Interestingly enough, the origins of a pinky promise are much more extreme than I was anticipating! I mean, I'm sure you've heard of the "cross my heart and hope to die" promises, but a pinky promise somehow seemed... softer. Maybe it's because I have small pinkies and they just don't see all that threatening.
It is thought the pinky promise originated with the Yakuza, the Japanese Mafia who takes loyalty very seriously. It is said the pinky promise was in fact just that. The promise if you broke this promise you would lose your pinky. Yep, cut right off. At least the trust you'd build would be pretty strong, I suppose.
The pinky swear can be traced all around the globe.
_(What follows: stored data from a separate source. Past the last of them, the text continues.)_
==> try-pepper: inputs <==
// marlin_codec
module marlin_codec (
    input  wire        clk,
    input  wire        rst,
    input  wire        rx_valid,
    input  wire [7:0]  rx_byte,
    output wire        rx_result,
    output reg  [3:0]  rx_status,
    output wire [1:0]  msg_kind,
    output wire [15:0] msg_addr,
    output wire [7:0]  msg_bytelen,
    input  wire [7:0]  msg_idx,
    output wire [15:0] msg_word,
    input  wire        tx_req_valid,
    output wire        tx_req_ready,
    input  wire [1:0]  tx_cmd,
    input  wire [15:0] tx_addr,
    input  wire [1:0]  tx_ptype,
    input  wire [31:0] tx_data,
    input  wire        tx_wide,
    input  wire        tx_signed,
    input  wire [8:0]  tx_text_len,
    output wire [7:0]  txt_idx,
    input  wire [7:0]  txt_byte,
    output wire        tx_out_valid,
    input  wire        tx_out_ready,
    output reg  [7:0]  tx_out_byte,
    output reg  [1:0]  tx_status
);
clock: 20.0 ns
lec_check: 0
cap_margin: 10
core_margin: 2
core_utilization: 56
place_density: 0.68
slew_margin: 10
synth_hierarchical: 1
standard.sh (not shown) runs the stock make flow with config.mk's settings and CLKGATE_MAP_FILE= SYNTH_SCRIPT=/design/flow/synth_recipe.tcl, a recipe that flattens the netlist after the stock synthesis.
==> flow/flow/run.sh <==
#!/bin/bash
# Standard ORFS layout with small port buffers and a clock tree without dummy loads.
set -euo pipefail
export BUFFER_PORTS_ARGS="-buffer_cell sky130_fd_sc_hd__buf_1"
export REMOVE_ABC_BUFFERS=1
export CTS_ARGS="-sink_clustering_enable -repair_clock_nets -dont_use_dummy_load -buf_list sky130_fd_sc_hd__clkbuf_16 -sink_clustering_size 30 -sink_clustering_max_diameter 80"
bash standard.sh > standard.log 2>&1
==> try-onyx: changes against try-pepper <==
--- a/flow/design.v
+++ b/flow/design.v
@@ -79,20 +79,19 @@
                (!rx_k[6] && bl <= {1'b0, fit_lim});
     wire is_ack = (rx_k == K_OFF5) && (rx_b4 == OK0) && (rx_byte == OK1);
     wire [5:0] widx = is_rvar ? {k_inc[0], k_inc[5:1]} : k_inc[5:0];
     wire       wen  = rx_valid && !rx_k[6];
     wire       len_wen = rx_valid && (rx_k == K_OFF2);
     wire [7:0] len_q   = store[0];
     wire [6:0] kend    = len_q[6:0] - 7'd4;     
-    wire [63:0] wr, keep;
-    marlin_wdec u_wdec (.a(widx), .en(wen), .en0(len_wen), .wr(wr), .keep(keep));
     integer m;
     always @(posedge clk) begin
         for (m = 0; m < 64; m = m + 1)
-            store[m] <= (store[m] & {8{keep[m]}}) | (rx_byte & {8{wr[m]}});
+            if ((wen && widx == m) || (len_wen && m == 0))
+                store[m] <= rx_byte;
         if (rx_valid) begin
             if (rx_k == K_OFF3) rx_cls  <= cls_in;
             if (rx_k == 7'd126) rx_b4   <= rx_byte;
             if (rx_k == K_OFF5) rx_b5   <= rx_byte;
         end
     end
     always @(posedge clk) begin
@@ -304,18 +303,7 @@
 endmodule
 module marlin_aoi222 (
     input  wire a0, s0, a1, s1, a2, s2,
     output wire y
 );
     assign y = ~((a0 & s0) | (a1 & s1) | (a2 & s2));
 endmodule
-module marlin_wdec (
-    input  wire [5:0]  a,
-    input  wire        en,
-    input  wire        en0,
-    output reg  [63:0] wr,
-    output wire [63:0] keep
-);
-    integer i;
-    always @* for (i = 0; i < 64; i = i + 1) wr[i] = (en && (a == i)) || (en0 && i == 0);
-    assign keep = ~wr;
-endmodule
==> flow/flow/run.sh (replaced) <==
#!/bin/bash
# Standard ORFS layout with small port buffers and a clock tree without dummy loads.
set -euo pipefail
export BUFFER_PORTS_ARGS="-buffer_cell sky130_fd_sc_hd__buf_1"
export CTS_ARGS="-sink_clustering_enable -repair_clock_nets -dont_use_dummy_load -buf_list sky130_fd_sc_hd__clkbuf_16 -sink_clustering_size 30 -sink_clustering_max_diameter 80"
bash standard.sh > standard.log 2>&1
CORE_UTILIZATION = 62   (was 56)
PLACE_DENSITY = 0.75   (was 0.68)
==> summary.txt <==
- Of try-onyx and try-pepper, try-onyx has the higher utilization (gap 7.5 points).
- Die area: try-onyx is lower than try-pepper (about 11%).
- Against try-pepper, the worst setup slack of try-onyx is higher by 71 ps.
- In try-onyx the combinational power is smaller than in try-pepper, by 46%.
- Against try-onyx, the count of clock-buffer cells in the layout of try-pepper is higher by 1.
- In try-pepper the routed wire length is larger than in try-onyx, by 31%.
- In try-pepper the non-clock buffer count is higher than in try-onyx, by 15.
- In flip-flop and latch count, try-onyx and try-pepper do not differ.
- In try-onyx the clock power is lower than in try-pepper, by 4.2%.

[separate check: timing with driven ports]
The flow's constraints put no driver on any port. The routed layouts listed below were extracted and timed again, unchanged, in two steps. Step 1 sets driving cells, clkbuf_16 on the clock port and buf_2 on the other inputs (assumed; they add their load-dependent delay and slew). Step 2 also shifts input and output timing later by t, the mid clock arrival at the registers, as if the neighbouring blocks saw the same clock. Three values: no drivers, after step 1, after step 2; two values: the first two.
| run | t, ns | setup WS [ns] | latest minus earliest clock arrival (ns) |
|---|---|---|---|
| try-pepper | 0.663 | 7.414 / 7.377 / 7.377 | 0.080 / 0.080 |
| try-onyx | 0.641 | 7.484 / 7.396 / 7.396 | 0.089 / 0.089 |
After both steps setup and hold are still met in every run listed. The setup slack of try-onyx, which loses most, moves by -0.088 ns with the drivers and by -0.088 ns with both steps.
The term has been used in the US as a way to make an unbreakable vow since at least the 1860s when it was mentioned in John Russell Bartlett’s Dictionary of Americanisms.
Throughout history, it seems the pinky finger is always used to signify unbreakable promises. For example, there is an East Asian tradition that involves wedded couples tying a red thread on their pinky. The thread signifies destiny and is tied in hopes of connecting the two together eternally (now that seems more my speed).